#### [Source records]
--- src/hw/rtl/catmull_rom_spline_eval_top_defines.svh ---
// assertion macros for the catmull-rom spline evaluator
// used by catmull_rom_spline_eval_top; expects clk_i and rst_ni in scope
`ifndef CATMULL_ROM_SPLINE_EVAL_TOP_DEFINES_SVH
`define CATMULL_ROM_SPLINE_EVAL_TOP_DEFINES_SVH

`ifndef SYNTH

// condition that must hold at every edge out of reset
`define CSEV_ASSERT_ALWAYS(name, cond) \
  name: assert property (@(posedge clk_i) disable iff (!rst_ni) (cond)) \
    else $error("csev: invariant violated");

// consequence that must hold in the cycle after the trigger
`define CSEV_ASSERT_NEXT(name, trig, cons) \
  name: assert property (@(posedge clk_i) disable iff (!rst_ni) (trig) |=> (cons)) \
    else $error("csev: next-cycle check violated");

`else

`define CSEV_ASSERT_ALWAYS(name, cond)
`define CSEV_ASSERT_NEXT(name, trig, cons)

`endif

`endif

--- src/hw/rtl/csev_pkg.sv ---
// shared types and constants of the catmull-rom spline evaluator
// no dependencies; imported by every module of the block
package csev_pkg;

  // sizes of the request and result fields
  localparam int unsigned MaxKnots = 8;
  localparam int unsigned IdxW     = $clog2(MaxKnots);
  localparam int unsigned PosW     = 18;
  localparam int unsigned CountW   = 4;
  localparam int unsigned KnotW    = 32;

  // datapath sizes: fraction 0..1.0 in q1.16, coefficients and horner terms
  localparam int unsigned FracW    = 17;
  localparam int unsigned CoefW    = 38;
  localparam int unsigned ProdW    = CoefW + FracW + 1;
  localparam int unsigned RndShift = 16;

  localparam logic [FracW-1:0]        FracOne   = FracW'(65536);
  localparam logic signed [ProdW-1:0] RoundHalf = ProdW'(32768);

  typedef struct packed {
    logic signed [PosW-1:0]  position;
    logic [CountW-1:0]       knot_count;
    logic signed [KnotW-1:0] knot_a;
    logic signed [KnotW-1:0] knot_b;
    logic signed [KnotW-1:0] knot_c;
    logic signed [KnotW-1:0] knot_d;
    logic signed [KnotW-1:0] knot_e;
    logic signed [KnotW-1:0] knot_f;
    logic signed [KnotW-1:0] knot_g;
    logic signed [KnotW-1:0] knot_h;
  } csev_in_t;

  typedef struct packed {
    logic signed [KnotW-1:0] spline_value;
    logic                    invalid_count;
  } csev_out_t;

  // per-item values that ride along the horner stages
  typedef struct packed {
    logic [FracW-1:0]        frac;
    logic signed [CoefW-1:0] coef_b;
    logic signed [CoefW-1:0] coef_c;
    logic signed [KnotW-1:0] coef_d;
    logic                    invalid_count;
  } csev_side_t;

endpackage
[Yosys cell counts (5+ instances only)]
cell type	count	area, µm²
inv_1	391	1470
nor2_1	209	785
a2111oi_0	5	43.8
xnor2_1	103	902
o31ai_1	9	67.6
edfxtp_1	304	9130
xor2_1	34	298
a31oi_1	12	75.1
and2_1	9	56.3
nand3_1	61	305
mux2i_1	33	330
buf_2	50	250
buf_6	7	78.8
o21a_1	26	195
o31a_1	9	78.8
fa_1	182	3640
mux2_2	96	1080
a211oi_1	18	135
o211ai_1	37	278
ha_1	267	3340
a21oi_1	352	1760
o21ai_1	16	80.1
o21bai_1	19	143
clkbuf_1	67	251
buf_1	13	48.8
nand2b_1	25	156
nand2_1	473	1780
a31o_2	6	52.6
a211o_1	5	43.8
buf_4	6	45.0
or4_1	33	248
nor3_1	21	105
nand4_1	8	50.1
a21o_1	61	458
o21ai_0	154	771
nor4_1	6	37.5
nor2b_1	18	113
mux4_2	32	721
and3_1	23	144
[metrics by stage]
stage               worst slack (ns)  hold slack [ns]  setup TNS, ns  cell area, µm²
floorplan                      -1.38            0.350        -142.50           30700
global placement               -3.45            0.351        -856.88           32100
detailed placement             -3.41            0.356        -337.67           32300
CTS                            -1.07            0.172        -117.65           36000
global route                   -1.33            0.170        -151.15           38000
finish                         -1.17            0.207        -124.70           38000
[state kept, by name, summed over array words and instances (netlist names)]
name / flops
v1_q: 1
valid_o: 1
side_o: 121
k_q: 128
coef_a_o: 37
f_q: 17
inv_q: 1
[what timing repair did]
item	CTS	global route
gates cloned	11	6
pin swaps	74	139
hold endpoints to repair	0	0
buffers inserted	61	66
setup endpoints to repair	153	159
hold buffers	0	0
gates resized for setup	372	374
---
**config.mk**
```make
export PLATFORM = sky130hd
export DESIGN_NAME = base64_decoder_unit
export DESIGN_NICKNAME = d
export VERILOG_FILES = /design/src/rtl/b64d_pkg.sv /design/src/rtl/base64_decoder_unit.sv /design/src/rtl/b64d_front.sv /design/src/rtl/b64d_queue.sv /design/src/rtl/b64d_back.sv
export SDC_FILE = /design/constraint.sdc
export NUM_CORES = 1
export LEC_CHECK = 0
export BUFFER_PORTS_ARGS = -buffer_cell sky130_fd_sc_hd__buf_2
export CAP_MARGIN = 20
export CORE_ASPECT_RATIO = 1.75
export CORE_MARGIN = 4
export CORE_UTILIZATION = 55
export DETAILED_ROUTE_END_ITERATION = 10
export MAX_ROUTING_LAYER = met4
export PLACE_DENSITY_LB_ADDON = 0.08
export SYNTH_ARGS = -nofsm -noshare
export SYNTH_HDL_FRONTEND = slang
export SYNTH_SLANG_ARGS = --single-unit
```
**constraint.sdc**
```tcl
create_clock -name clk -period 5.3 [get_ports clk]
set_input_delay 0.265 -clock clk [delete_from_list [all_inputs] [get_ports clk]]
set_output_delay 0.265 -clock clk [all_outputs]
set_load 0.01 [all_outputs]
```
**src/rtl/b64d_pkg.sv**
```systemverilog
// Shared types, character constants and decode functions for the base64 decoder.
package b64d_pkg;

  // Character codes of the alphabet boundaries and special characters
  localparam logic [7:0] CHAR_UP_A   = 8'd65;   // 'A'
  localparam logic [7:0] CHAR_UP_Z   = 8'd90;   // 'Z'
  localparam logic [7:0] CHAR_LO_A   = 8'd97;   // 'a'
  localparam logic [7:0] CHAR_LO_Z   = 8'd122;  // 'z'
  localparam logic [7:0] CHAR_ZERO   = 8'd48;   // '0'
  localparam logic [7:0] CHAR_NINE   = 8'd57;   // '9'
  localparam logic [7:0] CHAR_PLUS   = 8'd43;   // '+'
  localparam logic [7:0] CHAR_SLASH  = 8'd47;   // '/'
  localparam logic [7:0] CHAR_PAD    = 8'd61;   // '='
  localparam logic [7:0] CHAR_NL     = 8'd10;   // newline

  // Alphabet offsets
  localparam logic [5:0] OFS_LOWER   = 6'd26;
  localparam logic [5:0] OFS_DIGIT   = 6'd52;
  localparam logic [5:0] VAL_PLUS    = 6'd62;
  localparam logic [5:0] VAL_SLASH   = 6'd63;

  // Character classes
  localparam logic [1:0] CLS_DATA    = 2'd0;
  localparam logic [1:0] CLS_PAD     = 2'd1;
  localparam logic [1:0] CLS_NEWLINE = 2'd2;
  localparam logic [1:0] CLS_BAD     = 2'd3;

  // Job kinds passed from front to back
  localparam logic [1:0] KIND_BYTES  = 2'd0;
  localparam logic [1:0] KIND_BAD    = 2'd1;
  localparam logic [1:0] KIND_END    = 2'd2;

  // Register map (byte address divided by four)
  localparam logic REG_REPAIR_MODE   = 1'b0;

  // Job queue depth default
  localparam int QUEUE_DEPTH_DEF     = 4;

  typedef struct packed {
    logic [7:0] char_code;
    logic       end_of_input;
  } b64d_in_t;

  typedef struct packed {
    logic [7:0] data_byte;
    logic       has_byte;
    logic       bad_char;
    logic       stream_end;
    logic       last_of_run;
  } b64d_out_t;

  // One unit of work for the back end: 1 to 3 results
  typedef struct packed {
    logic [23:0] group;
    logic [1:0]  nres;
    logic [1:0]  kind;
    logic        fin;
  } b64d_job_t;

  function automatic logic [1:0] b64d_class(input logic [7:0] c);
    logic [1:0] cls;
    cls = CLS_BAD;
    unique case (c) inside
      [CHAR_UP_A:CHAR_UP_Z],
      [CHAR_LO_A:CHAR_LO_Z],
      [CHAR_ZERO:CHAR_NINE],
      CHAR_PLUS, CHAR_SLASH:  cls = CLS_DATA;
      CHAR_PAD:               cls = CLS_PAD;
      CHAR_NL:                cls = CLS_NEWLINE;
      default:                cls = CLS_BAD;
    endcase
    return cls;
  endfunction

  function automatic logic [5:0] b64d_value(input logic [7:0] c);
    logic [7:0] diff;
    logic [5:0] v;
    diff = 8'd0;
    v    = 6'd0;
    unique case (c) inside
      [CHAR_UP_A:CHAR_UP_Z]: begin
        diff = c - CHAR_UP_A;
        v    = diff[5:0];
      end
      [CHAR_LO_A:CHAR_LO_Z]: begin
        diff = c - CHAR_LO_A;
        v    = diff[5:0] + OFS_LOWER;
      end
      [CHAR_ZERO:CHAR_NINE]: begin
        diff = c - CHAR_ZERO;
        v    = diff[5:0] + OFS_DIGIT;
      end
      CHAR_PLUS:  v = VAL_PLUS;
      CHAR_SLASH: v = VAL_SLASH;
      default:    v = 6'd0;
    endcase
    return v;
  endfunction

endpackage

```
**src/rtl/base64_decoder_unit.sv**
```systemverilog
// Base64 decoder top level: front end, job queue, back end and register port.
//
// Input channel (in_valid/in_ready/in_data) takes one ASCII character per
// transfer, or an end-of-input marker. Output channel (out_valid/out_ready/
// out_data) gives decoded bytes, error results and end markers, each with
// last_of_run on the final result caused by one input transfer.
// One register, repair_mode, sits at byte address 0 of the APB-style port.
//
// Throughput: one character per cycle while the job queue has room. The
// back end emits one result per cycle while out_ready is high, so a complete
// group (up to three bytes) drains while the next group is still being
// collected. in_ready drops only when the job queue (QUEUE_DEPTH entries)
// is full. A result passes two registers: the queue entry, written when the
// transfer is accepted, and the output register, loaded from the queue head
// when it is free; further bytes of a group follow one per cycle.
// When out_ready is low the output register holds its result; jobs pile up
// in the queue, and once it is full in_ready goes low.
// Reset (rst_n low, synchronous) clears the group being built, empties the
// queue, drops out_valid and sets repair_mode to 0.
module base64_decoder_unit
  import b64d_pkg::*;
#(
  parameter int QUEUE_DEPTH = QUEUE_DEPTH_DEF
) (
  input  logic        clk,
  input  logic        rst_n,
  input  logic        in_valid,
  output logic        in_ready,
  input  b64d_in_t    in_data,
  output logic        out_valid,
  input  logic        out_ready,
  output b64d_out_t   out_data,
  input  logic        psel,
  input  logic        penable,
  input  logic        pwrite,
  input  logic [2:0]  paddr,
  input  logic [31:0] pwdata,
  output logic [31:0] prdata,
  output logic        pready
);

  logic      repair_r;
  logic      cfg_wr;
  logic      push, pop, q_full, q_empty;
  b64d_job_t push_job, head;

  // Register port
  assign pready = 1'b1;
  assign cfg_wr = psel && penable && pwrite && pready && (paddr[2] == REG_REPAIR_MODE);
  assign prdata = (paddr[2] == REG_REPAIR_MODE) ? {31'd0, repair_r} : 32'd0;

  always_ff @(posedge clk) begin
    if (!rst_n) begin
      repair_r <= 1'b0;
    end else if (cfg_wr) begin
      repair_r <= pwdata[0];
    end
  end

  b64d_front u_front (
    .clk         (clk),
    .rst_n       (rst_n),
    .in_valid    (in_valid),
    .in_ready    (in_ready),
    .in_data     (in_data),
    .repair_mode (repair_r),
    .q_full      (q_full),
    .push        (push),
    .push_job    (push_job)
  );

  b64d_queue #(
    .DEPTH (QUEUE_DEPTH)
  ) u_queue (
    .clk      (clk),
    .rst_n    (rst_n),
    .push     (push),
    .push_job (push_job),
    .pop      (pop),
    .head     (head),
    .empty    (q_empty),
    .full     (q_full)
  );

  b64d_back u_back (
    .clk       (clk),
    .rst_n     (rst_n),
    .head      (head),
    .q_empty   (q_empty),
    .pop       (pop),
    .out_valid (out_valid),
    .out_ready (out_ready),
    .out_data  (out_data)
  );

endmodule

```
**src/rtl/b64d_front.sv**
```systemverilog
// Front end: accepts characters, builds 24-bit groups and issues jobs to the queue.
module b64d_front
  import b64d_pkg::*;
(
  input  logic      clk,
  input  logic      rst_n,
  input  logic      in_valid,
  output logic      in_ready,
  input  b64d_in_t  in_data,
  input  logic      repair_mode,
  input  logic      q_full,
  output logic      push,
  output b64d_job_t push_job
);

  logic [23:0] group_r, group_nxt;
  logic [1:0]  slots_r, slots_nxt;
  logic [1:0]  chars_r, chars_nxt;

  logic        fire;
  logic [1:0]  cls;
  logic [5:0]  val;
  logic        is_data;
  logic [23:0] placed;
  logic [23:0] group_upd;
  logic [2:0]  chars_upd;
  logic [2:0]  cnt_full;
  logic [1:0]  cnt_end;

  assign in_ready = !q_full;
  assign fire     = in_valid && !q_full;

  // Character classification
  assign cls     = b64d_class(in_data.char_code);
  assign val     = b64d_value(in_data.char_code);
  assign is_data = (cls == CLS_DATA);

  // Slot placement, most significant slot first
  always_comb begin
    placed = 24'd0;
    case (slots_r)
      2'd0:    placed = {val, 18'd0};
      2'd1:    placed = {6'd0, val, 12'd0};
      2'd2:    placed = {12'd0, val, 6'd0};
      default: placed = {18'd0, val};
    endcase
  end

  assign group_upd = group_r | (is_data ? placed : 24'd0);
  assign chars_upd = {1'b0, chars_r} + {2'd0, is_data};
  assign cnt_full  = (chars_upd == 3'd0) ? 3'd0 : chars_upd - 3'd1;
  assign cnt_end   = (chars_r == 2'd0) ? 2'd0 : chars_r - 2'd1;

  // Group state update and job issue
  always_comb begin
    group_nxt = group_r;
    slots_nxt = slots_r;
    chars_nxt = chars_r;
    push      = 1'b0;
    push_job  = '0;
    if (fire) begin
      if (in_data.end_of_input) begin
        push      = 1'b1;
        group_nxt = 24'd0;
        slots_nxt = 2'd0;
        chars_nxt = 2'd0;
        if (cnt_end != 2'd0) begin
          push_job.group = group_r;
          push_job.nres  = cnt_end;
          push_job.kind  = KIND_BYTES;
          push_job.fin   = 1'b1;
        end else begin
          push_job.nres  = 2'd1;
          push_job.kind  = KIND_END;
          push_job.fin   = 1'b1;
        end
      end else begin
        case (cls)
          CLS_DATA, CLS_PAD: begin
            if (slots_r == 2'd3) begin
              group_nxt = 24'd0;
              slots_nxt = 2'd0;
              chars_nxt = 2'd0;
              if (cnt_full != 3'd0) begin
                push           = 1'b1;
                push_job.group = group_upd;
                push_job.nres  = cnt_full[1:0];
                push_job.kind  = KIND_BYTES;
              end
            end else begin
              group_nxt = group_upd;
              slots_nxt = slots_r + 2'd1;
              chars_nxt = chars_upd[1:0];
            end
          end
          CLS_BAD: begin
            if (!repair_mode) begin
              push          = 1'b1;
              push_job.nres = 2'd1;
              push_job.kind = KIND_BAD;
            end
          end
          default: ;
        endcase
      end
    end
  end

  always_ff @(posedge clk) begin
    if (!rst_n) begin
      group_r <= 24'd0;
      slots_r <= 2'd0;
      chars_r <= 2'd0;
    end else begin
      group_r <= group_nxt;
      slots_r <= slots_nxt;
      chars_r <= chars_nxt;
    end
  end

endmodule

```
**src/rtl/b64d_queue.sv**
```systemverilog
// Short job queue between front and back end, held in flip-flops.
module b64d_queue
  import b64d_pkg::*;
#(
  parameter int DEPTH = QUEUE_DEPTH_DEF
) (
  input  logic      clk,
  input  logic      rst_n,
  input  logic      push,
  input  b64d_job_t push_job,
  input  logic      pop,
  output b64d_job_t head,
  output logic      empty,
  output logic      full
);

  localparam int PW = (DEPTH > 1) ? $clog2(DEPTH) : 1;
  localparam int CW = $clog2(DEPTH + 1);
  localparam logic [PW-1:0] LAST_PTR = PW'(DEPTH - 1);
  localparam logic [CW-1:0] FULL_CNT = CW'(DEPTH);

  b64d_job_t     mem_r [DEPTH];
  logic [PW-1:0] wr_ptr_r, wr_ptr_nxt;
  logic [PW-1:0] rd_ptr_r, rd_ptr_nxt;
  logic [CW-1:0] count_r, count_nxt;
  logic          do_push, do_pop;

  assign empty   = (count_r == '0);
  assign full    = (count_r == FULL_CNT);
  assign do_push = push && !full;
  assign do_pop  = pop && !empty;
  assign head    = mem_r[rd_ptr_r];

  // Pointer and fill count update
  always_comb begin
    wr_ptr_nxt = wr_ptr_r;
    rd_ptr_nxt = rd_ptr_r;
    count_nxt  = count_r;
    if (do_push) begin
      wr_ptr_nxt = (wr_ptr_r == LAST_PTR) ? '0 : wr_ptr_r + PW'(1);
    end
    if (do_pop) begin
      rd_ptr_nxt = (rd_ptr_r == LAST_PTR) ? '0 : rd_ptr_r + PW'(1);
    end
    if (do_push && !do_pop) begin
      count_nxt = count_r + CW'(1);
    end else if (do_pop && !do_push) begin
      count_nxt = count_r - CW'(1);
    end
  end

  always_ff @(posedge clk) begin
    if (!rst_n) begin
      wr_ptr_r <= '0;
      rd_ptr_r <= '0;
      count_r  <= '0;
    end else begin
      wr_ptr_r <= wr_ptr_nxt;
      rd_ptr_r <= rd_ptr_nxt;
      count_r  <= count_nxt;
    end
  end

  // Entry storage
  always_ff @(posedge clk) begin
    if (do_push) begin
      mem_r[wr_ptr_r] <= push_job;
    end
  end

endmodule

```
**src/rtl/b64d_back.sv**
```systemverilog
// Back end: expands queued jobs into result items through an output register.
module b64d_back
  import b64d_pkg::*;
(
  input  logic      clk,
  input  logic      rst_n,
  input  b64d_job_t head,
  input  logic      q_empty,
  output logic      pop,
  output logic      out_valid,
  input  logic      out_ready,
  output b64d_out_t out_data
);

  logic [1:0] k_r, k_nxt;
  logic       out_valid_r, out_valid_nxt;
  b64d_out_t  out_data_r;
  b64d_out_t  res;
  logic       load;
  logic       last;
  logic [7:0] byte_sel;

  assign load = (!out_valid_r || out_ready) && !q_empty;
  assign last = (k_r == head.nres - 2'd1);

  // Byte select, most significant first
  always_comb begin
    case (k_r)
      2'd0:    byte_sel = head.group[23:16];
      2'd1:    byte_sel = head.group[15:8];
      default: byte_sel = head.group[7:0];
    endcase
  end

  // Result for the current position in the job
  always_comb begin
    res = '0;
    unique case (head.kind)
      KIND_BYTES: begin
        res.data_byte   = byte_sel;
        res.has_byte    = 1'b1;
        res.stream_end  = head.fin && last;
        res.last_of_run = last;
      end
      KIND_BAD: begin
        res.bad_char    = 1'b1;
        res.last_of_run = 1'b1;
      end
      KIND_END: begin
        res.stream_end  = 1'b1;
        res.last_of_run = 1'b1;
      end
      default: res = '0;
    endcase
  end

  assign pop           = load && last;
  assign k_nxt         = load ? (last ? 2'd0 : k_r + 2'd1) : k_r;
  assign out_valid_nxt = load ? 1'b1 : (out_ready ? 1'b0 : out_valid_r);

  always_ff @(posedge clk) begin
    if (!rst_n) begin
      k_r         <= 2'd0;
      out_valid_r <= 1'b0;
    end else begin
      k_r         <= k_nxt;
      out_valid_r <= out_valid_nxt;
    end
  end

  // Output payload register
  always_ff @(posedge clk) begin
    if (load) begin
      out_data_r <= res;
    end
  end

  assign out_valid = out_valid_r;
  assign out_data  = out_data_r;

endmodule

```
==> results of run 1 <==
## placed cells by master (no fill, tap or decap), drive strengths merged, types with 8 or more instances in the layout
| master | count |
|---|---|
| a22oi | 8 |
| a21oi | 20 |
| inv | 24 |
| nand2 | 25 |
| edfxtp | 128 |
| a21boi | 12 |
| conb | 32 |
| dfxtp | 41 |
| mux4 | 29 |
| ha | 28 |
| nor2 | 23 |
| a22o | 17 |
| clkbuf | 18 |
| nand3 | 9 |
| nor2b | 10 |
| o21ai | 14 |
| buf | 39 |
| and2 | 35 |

#### [PROBLEM TO SOLVE]
Above are the records; print exactly the lines from the line with "[Yosys cell counts (5+ instances only)]" to the line with "gates resized for", including both, and nothing else.

#### [ANSWER]
[Yosys cell counts (5+ instances only)]
cell type	count	area, µm²
inv_1	391	1470
nor2_1	209	785
a2111oi_0	5	43.8
xnor2_1	103	902
o31ai_1	9	67.6
edfxtp_1	304	9130
xor2_1	34	298
a31oi_1	12	75.1
and2_1	9	56.3
nand3_1	61	305
mux2i_1	33	330
buf_2	50	250
buf_6	7	78.8
o21a_1	26	195
o31a_1	9	78.8
fa_1	182	3640
mux2_2	96	1080
a211oi_1	18	135
o211ai_1	37	278
ha_1	267	3340
a21oi_1	352	1760
o21ai_1	16	80.1
o21bai_1	19	143
clkbuf_1	67	251
buf_1	13	48.8
nand2b_1	25	156
nand2_1	473	1780
a31o_2	6	52.6
a211o_1	5	43.8
buf_4	6	45.0
or4_1	33	248
nor3_1	21	105
nand4_1	8	50.1
a21o_1	61	458
o21ai_0	154	771
nor4_1	6	37.5
nor2b_1	18	113
mux4_2	32	721
and3_1	23	144
[metrics by stage]
stage               worst slack (ns)  hold slack [ns]  setup TNS, ns  cell area, µm²
floorplan                      -1.38            0.350        -142.50           30700
global placement               -3.45            0.351        -856.88           32100
detailed placement             -3.41            0.356        -337.67           32300
CTS                            -1.07            0.172        -117.65           36000
global route                   -1.33            0.170        -151.15           38000
finish                         -1.17            0.207        -124.70           38000
[state kept, by name, summed over array words and instances (netlist names)]
name / flops
v1_q: 1
valid_o: 1
side_o: 121
k_q: 128
coef_a_o: 37
f_q: 17
inv_q: 1
[what timing repair did]
item	CTS	global route
gates cloned	11	6
pin swaps	74	139
hold endpoints to repair	0	0
buffers inserted	61	66
setup endpoints to repair	153	159
hold buffers	0	0
gates resized for setup	372	374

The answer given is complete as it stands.